• TASK DETAILS: Each line of the data below that holds the word "netlist" is to be reported in full.

====== INPUT DATA ======

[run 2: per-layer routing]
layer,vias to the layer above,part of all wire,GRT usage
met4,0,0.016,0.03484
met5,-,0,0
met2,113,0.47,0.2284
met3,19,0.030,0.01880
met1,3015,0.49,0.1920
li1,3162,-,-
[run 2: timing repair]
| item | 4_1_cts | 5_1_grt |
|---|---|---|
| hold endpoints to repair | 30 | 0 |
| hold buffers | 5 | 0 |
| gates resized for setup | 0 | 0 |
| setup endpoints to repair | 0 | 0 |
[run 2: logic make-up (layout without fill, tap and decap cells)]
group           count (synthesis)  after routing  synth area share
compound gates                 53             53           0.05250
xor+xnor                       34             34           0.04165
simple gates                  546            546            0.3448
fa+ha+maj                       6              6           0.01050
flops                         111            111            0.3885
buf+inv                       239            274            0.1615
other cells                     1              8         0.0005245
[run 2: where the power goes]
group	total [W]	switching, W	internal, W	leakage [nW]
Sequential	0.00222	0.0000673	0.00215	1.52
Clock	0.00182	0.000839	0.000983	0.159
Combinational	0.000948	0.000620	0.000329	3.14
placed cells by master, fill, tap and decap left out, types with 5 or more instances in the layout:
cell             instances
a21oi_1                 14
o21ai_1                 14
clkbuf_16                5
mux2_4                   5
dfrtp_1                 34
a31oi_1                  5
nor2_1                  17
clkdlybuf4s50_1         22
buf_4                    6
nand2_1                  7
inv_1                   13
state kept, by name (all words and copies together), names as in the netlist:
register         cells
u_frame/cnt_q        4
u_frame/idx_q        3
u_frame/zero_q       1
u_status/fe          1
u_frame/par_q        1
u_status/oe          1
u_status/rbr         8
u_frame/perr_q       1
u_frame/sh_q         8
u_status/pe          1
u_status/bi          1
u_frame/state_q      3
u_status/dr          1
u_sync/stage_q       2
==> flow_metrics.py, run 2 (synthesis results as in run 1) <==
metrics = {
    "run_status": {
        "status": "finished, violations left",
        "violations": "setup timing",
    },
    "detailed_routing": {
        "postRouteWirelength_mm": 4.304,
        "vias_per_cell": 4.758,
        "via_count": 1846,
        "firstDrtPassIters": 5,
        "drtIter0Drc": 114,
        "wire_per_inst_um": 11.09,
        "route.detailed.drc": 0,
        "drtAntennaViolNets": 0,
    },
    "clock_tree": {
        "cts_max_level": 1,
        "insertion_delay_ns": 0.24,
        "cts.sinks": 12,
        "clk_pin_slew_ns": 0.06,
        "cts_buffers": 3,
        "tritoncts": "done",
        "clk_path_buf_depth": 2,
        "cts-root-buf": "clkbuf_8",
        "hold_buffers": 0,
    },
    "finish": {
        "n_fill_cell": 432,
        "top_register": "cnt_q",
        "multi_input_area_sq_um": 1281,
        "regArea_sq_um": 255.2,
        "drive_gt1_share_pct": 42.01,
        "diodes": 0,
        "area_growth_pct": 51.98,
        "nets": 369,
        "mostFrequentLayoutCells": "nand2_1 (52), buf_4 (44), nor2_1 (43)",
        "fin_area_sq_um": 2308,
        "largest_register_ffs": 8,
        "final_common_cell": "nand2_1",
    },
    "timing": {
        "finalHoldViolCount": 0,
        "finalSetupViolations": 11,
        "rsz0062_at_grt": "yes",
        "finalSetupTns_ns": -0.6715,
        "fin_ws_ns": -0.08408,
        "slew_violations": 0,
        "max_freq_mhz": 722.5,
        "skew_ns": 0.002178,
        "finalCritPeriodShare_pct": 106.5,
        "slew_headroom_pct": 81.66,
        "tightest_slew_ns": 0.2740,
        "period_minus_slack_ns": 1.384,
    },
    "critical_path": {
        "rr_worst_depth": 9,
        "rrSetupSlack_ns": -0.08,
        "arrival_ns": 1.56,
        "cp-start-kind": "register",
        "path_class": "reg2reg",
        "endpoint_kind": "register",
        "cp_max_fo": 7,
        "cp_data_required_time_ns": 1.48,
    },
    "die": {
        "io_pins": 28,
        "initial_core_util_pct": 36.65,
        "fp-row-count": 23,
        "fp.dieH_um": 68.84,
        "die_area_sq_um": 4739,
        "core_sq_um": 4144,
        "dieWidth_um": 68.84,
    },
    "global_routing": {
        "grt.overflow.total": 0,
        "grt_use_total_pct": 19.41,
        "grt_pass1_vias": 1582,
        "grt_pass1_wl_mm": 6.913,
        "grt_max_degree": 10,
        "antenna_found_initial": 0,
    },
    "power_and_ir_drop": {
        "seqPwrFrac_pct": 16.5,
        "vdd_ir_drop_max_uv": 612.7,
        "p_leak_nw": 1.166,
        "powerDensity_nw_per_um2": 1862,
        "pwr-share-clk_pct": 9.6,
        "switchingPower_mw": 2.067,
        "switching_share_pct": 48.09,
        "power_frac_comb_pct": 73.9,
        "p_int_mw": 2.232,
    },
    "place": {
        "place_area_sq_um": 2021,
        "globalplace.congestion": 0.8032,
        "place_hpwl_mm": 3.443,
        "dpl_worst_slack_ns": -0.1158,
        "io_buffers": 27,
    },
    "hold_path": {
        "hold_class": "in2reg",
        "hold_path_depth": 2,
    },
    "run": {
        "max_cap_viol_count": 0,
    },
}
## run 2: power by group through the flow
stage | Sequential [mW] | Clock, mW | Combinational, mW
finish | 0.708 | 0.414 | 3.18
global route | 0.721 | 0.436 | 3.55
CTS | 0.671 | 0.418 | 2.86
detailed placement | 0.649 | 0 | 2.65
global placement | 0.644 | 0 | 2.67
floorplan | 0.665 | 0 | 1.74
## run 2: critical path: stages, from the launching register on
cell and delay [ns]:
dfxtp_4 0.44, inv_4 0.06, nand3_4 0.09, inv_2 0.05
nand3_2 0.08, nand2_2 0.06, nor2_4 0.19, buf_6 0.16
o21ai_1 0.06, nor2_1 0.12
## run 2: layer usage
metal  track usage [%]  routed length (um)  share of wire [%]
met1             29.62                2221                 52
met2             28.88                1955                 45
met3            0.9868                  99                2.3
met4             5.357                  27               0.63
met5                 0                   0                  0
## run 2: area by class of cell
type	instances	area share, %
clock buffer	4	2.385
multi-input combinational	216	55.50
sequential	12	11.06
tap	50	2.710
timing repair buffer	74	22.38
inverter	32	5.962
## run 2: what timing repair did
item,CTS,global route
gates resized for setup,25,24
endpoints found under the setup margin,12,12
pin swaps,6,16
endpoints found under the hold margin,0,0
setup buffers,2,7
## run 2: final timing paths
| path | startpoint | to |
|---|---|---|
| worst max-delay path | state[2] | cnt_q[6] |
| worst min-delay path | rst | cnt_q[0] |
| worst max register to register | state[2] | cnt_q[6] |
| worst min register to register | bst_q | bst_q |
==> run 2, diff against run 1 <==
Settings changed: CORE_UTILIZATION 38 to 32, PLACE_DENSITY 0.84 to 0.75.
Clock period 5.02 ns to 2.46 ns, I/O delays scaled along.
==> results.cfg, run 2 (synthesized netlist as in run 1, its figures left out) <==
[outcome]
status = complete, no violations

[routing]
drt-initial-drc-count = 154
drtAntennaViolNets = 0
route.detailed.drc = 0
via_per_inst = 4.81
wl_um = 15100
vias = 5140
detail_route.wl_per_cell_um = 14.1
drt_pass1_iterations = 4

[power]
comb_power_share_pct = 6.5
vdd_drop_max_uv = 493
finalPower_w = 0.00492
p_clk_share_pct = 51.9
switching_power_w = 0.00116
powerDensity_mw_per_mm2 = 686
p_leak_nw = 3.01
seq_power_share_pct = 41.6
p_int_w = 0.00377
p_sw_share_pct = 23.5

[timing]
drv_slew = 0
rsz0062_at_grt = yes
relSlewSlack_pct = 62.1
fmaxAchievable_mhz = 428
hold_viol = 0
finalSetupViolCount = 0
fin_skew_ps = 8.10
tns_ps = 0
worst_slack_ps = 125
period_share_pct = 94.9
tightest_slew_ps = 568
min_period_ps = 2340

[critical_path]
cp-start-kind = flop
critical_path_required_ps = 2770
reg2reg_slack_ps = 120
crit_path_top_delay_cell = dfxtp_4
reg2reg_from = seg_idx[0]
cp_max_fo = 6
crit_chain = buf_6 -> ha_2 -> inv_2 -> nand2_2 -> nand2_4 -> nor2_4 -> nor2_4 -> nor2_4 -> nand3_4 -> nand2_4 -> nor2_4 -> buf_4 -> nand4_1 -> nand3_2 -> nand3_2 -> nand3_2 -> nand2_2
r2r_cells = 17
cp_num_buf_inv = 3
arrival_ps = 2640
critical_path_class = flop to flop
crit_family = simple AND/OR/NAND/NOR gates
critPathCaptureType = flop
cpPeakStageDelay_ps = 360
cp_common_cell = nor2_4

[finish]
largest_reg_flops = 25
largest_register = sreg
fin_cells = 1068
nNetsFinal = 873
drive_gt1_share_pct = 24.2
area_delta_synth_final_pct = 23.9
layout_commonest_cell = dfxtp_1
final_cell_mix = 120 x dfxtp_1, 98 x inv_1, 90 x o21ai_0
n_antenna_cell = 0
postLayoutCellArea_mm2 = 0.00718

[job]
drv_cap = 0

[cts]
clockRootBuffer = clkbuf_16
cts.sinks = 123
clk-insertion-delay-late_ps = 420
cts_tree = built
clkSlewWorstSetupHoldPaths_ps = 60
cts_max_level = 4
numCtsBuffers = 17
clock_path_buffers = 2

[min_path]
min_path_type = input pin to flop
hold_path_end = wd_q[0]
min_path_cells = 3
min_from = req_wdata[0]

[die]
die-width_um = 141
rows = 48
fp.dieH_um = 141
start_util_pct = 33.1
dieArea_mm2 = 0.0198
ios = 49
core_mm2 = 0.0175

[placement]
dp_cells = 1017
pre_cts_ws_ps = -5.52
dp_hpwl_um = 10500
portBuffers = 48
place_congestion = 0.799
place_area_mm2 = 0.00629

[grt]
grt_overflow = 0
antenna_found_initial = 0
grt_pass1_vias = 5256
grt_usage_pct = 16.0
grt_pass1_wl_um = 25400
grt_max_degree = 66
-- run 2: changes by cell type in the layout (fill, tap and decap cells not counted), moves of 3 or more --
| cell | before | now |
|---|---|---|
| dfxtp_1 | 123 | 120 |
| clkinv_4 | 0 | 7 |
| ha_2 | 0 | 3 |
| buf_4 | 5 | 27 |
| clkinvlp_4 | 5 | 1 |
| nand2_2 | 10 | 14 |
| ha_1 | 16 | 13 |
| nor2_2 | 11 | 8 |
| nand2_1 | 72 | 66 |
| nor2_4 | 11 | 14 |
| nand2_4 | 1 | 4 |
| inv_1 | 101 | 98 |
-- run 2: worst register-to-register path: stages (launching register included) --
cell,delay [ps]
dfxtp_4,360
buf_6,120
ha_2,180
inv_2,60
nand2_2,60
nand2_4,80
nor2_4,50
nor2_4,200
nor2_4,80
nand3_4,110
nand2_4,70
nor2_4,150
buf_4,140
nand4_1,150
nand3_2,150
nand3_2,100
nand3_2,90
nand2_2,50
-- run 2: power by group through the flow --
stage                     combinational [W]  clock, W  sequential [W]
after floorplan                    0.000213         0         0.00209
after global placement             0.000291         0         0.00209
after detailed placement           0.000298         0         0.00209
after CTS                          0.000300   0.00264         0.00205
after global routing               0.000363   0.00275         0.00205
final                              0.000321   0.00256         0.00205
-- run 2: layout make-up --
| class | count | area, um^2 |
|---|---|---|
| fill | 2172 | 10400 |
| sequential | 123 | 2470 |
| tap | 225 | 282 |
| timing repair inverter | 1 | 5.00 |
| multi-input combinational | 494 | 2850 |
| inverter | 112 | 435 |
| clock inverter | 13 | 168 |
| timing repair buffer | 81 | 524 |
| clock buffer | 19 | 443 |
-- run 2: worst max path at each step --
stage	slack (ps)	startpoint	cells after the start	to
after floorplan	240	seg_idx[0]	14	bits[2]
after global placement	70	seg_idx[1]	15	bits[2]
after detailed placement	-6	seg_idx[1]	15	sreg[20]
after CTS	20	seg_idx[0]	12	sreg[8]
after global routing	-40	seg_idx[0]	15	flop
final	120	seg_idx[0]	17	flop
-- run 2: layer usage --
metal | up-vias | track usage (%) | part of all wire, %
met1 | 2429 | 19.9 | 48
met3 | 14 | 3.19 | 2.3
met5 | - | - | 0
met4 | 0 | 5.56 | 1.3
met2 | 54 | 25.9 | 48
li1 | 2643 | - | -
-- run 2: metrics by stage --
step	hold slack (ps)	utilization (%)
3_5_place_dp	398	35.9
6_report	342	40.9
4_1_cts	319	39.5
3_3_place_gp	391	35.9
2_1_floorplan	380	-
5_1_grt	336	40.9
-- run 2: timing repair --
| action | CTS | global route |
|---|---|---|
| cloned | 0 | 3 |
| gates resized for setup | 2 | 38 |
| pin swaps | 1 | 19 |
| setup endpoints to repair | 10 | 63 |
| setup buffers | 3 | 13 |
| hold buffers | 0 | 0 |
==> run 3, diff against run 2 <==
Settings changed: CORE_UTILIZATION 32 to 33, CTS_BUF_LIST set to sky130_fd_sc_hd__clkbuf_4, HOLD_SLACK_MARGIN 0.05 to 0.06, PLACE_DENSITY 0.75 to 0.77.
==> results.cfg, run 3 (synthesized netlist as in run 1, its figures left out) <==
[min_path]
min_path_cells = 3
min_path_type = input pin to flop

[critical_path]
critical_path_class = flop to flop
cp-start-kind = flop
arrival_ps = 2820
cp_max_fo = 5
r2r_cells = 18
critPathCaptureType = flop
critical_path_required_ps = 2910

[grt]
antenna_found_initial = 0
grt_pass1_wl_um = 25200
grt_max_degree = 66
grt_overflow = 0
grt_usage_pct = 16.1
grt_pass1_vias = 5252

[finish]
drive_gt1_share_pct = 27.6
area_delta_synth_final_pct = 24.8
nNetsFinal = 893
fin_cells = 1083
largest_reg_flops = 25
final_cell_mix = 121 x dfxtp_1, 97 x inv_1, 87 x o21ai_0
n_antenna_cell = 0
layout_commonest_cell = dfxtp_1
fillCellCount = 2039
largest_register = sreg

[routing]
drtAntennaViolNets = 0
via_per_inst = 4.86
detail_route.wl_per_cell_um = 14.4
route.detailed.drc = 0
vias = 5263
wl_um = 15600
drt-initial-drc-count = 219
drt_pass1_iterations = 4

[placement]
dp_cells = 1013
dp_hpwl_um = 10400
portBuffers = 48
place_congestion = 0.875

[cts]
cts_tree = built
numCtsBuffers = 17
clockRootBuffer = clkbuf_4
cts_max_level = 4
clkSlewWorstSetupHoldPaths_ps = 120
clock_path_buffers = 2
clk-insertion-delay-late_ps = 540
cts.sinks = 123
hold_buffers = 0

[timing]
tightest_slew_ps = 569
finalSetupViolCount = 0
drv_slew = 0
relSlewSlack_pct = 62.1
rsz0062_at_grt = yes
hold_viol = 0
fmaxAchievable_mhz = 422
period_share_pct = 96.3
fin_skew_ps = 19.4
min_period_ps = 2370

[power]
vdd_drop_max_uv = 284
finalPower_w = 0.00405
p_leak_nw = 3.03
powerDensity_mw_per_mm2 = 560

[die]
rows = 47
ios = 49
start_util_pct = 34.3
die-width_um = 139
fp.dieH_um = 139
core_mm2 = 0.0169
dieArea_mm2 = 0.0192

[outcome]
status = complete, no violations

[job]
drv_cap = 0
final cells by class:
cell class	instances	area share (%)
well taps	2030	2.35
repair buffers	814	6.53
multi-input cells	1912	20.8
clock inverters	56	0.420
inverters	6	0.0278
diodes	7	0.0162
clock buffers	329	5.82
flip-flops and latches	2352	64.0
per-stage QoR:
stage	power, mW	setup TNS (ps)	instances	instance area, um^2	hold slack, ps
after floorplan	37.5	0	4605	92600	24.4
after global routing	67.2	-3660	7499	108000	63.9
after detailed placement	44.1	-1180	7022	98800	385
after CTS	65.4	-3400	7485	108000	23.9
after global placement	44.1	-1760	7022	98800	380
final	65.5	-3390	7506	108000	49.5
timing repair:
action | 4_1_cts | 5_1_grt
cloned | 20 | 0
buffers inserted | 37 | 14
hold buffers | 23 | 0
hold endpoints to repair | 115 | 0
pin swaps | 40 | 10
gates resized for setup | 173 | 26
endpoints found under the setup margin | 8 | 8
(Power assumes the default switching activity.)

======

• THE COMPLETED TASK:
state kept, by name (all words and copies together), names as in the netlist:
==> results.cfg, run 2 (synthesized netlist as in run 1, its figures left out) <==
==> results.cfg, run 3 (synthesized netlist as in run 1, its figures left out) <==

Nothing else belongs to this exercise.